### YOUR GOAL
Report every line of the records below that includes the string "registered".

----------------

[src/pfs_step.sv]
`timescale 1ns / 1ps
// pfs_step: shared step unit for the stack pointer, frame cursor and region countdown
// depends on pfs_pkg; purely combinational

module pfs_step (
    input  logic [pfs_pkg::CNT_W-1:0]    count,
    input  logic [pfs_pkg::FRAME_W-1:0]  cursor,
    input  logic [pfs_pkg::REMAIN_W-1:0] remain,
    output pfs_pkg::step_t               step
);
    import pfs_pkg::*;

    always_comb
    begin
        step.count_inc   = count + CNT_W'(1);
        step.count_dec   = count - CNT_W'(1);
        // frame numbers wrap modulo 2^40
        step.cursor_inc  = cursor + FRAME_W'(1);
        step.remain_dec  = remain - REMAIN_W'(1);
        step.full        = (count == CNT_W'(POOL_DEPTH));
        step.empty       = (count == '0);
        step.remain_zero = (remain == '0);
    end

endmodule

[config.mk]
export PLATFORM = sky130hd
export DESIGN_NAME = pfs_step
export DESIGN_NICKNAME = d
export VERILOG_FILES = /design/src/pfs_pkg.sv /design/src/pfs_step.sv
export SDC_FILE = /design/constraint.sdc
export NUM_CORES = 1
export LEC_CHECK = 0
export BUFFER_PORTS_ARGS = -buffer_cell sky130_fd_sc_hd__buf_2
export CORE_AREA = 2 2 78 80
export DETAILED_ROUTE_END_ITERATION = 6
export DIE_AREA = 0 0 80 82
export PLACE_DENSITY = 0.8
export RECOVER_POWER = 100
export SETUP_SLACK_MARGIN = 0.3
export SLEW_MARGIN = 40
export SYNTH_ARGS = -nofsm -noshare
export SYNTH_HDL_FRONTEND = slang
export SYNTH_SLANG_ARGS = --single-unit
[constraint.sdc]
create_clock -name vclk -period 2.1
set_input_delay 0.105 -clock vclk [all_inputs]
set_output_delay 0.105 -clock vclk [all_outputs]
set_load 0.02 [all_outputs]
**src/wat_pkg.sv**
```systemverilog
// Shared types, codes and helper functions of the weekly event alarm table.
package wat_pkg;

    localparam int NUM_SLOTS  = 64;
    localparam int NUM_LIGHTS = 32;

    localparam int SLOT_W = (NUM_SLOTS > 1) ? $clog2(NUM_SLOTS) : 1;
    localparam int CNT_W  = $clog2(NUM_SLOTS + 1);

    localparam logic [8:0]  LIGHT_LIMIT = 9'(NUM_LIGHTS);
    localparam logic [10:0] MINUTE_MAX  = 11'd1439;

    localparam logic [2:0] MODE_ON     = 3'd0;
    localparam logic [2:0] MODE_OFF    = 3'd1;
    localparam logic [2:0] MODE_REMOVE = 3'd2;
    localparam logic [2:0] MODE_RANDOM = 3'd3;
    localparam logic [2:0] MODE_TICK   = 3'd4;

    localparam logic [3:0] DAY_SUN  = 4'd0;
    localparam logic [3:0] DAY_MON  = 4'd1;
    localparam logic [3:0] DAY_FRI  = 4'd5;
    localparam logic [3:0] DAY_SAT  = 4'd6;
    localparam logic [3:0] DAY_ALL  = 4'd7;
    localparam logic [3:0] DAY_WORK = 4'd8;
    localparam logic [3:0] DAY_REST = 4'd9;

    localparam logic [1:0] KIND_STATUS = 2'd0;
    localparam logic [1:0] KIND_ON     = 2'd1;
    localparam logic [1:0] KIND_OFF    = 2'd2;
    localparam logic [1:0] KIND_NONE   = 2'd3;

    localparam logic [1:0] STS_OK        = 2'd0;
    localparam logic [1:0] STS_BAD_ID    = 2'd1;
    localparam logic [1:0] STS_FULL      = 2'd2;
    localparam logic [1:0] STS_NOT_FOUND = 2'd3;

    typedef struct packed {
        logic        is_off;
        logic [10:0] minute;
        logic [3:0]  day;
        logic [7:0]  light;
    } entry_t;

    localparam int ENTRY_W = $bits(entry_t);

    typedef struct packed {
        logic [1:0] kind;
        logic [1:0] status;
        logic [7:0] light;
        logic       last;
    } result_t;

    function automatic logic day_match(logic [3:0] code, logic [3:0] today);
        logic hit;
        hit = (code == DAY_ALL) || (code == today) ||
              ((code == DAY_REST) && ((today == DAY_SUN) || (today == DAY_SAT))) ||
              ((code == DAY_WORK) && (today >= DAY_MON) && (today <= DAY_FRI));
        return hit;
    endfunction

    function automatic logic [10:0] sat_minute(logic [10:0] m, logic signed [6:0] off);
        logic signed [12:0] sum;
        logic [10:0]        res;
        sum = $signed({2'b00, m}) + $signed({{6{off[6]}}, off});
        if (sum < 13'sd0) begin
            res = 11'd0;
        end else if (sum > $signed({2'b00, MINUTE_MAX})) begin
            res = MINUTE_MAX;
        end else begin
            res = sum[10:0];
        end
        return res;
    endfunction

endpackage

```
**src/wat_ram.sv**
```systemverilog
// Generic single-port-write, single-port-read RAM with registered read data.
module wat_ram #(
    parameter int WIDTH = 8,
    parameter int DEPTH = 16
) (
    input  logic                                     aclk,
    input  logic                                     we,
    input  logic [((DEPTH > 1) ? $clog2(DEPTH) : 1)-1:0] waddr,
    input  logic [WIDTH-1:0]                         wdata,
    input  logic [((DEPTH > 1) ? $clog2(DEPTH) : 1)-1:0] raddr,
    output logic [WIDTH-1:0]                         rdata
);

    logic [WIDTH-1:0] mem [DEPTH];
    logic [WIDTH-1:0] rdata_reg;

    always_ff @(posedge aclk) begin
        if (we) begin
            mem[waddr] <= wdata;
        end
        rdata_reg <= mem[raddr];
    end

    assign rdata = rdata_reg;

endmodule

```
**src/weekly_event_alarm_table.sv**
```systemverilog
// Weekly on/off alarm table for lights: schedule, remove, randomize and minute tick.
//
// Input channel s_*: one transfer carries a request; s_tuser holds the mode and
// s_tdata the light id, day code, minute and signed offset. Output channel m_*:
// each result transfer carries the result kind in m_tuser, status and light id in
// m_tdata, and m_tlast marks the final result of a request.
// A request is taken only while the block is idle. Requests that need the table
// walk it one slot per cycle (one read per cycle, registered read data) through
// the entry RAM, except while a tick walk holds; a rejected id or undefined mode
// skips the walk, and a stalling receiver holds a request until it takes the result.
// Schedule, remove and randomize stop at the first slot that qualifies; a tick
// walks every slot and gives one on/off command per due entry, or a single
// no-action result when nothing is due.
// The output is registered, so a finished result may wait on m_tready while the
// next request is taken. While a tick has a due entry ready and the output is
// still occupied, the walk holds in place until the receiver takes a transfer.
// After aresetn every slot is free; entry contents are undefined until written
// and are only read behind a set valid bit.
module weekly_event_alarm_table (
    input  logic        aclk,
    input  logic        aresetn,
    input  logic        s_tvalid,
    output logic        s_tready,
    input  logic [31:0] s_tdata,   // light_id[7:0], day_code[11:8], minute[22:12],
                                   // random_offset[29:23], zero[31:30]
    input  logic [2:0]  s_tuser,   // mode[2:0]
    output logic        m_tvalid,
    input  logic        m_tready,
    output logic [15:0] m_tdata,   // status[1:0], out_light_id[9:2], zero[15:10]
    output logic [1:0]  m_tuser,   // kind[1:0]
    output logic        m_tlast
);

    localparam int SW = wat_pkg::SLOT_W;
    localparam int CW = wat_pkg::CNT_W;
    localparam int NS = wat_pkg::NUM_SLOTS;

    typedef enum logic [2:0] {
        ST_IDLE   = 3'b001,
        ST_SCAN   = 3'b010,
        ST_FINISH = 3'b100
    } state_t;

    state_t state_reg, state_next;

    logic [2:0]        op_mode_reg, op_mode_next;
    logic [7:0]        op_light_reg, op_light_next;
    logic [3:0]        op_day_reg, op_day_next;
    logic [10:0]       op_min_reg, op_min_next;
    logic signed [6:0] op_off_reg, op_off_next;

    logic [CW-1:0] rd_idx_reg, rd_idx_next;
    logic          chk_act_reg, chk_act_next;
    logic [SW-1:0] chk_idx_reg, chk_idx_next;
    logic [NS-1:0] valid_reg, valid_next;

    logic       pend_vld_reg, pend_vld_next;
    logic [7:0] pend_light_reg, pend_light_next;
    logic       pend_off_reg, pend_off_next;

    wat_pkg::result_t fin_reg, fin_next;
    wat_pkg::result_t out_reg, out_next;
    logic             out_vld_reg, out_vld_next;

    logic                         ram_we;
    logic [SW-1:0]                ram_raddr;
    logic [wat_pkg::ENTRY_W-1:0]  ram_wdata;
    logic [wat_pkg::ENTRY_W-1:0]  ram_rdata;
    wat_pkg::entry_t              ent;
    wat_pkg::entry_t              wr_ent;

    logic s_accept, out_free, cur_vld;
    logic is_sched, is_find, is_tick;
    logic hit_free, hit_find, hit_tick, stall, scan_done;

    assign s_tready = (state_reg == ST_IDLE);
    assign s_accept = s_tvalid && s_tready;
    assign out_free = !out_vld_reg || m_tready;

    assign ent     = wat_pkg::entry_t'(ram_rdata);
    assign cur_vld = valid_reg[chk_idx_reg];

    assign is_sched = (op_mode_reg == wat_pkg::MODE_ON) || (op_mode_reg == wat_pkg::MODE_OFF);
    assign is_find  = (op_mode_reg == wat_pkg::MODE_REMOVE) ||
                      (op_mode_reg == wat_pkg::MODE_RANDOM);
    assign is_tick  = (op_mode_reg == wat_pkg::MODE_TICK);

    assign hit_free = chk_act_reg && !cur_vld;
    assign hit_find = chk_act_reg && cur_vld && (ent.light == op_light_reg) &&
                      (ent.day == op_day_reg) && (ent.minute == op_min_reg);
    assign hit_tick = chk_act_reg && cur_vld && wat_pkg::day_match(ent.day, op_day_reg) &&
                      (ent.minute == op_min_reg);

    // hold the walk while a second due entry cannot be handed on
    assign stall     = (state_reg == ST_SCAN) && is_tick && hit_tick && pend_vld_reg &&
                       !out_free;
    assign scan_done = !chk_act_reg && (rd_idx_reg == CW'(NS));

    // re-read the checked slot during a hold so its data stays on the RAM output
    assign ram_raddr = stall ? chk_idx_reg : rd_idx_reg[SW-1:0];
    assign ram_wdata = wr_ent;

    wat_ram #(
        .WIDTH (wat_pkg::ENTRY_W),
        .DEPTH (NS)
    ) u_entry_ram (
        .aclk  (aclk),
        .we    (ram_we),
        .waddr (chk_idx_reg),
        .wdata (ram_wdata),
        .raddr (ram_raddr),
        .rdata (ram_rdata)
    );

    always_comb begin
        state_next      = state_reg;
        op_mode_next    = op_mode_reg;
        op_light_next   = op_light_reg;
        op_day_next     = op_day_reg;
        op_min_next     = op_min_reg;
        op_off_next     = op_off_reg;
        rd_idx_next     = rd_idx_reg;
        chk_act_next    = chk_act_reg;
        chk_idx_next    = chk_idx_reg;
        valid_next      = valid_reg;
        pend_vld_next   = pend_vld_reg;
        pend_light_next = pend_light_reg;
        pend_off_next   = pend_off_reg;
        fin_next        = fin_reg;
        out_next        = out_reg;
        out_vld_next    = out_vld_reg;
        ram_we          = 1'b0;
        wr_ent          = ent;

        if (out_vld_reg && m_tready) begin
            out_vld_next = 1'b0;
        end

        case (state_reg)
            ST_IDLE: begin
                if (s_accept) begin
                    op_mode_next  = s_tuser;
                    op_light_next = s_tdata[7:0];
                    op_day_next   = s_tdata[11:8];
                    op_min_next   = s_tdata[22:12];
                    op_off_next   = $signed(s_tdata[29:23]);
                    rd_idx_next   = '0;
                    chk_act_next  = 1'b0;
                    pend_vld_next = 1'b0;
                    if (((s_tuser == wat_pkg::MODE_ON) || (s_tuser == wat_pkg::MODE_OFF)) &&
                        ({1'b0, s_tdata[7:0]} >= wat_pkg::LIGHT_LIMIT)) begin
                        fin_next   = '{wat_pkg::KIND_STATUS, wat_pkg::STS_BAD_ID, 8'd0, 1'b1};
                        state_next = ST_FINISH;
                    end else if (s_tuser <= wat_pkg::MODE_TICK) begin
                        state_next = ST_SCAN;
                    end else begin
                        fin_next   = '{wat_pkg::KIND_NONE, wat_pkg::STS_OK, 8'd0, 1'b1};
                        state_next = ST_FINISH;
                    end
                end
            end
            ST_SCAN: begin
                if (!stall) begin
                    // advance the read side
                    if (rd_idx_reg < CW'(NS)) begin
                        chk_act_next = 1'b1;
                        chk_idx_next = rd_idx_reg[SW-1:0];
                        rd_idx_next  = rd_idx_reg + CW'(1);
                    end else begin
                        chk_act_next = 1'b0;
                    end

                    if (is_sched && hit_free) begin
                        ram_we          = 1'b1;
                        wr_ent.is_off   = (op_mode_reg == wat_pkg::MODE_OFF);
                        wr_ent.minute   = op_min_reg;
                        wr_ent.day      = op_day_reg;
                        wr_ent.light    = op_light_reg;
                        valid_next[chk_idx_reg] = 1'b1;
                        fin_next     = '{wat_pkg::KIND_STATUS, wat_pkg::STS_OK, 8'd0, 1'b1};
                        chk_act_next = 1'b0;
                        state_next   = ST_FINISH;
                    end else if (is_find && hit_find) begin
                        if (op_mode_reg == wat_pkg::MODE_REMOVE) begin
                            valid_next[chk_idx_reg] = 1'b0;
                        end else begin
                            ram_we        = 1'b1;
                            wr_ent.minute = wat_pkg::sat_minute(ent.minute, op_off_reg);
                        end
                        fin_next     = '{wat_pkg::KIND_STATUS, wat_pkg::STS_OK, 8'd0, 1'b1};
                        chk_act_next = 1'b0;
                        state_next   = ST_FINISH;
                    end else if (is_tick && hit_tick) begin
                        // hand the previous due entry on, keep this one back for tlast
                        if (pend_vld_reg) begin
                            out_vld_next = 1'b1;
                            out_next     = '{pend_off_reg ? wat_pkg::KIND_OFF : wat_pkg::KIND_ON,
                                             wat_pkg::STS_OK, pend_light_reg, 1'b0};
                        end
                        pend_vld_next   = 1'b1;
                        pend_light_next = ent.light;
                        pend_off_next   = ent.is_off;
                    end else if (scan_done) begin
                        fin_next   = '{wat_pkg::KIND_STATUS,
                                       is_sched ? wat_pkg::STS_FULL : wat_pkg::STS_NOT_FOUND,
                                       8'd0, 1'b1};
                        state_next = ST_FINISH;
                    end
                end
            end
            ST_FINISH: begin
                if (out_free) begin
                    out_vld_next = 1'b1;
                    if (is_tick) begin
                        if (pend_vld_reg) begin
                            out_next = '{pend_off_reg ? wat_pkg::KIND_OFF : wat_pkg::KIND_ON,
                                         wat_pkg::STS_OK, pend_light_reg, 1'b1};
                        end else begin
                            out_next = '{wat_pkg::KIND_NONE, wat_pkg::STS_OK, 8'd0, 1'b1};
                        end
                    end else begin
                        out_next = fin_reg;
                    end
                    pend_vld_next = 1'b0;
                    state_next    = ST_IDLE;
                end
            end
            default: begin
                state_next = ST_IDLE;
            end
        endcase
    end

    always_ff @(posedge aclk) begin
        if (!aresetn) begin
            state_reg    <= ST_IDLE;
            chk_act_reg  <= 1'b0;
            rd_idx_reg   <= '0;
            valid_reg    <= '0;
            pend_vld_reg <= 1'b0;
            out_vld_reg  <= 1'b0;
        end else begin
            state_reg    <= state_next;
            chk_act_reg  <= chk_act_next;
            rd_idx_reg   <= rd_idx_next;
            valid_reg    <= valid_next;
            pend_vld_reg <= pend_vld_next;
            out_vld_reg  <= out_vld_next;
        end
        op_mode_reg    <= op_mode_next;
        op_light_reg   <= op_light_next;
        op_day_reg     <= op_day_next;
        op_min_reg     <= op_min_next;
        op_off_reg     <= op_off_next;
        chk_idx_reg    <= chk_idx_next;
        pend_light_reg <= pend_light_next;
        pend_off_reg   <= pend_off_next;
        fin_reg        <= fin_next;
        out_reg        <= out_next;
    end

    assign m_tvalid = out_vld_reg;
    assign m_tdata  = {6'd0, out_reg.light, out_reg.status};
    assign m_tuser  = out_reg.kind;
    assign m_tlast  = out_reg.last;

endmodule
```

----------------

### SOLUTION BELOW
// Generic single-port-write, single-port-read RAM with registered read data.
// walk it one slot per cycle (one read per cycle, registered read data) through
// The output is registered, so a finished result may wait on m_tready while the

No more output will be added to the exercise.